++++ RECORDS FOR PROCESSING ++++
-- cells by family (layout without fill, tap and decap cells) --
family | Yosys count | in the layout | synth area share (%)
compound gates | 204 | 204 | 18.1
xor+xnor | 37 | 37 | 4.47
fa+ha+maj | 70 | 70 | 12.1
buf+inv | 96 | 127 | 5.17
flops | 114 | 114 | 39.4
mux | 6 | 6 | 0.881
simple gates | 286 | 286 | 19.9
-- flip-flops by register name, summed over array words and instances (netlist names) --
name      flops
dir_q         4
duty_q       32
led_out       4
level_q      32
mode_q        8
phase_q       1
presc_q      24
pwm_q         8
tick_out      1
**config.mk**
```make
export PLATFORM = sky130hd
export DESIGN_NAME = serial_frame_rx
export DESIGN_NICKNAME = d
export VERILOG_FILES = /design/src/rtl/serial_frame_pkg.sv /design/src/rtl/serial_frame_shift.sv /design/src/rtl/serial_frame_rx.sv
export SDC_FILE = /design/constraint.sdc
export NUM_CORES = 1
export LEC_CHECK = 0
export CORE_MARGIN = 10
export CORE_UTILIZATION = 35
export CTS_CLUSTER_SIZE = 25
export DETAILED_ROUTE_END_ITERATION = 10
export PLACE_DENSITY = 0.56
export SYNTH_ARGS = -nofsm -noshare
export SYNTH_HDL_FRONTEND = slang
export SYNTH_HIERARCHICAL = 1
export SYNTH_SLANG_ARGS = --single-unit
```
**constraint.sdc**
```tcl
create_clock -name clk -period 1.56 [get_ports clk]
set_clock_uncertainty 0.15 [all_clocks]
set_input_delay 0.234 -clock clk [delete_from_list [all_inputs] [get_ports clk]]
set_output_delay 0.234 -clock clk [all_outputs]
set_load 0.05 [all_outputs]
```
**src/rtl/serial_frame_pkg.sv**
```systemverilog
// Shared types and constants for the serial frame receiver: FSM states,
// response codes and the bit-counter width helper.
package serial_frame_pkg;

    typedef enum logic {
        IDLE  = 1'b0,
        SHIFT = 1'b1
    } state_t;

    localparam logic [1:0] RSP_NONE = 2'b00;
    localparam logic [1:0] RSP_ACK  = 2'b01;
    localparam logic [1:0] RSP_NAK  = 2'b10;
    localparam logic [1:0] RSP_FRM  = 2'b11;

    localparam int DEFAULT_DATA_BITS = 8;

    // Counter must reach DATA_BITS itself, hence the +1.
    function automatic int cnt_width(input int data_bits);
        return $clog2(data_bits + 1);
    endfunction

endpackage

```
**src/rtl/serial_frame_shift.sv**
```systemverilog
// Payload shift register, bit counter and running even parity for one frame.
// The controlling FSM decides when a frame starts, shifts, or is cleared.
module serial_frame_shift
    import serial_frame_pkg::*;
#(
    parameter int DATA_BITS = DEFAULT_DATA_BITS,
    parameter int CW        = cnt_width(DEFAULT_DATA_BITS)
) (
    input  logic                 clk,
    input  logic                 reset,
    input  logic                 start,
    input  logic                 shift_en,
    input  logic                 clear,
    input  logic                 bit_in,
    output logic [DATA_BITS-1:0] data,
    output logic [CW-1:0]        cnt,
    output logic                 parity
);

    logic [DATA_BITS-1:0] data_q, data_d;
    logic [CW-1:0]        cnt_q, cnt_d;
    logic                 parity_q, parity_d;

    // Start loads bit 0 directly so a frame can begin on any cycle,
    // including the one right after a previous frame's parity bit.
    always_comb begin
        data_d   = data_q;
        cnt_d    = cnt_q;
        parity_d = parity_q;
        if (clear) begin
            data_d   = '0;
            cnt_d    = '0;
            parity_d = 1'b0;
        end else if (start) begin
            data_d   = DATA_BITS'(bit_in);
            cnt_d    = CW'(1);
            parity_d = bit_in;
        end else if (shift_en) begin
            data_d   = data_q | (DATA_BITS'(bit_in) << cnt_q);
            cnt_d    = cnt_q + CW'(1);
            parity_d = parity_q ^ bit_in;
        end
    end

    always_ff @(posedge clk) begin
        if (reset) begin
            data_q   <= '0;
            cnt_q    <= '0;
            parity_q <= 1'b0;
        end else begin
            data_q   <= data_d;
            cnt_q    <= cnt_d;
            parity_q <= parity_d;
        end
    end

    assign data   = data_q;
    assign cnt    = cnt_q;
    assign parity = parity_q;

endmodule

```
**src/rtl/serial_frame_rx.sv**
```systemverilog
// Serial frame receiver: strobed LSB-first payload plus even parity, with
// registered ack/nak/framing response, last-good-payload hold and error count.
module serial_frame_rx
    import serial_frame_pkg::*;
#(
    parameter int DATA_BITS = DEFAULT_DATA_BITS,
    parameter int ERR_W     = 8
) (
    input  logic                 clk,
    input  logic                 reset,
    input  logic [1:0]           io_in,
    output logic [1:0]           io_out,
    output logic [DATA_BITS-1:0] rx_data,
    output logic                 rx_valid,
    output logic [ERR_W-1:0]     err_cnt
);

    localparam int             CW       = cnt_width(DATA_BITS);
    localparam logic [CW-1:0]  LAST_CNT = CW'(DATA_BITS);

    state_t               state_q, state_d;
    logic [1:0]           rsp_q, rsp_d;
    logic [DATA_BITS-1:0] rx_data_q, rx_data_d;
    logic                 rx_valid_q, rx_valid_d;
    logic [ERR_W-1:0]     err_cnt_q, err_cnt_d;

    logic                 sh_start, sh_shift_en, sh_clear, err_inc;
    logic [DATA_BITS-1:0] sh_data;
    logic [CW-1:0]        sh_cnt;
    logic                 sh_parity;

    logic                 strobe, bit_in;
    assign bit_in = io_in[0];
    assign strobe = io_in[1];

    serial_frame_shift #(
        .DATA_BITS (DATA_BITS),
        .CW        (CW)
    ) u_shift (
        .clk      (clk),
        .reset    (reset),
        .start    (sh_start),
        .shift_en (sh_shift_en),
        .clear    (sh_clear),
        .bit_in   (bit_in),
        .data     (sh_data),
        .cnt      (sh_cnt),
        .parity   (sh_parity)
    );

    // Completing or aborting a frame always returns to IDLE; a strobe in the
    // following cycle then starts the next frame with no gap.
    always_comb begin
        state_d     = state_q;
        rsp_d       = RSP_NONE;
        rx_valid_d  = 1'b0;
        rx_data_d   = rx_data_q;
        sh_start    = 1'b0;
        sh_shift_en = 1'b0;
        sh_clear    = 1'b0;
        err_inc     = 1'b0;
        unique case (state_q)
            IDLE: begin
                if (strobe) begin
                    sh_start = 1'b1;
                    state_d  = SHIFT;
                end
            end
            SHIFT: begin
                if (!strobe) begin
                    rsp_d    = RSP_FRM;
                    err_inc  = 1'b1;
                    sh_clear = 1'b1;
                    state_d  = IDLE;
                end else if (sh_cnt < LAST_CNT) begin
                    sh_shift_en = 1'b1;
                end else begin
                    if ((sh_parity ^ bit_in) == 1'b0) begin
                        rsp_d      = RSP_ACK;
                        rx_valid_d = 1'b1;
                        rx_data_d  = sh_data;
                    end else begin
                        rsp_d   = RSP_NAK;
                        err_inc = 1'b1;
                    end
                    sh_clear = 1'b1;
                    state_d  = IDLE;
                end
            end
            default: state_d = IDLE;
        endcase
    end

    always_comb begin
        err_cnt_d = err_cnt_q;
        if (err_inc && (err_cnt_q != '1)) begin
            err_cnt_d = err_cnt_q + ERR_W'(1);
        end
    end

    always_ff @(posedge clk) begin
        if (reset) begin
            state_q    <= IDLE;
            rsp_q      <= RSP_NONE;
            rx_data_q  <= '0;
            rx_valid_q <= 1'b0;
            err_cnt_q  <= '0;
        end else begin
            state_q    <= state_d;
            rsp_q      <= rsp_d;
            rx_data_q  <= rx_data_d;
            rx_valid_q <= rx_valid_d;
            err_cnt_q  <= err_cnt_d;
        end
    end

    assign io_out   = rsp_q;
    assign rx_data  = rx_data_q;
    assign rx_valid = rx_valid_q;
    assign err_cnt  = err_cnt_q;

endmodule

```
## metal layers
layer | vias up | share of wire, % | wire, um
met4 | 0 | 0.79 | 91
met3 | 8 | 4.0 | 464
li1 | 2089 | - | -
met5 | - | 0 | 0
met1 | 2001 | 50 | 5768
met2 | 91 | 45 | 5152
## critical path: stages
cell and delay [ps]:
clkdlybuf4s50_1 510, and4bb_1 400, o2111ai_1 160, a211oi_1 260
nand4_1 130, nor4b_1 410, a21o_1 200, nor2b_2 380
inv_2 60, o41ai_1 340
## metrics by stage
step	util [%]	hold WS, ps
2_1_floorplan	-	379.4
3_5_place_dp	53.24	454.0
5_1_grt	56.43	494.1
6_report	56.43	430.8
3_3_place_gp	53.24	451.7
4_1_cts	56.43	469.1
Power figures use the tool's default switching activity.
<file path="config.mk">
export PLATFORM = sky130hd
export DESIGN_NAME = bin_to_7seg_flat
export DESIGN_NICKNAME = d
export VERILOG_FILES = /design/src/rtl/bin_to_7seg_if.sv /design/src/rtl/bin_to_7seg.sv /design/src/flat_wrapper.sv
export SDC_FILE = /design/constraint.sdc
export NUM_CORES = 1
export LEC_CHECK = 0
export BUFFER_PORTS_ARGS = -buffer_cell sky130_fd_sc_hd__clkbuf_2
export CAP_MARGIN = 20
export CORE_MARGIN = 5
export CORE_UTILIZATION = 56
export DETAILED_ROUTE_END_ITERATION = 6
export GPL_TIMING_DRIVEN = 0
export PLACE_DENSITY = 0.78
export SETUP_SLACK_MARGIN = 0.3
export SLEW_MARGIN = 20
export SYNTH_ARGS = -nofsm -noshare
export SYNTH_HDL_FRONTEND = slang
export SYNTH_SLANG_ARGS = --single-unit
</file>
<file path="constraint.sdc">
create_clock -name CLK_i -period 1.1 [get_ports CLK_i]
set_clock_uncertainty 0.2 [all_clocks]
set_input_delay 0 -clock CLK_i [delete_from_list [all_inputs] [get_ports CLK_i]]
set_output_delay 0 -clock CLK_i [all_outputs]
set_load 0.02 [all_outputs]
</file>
++++
WHAT YOU HAVE TO DO. Given the listing, work out the number of lines in which the word "layout" is found, and supply only that number.

OUTPUT FOR THIS EXERCISE. 2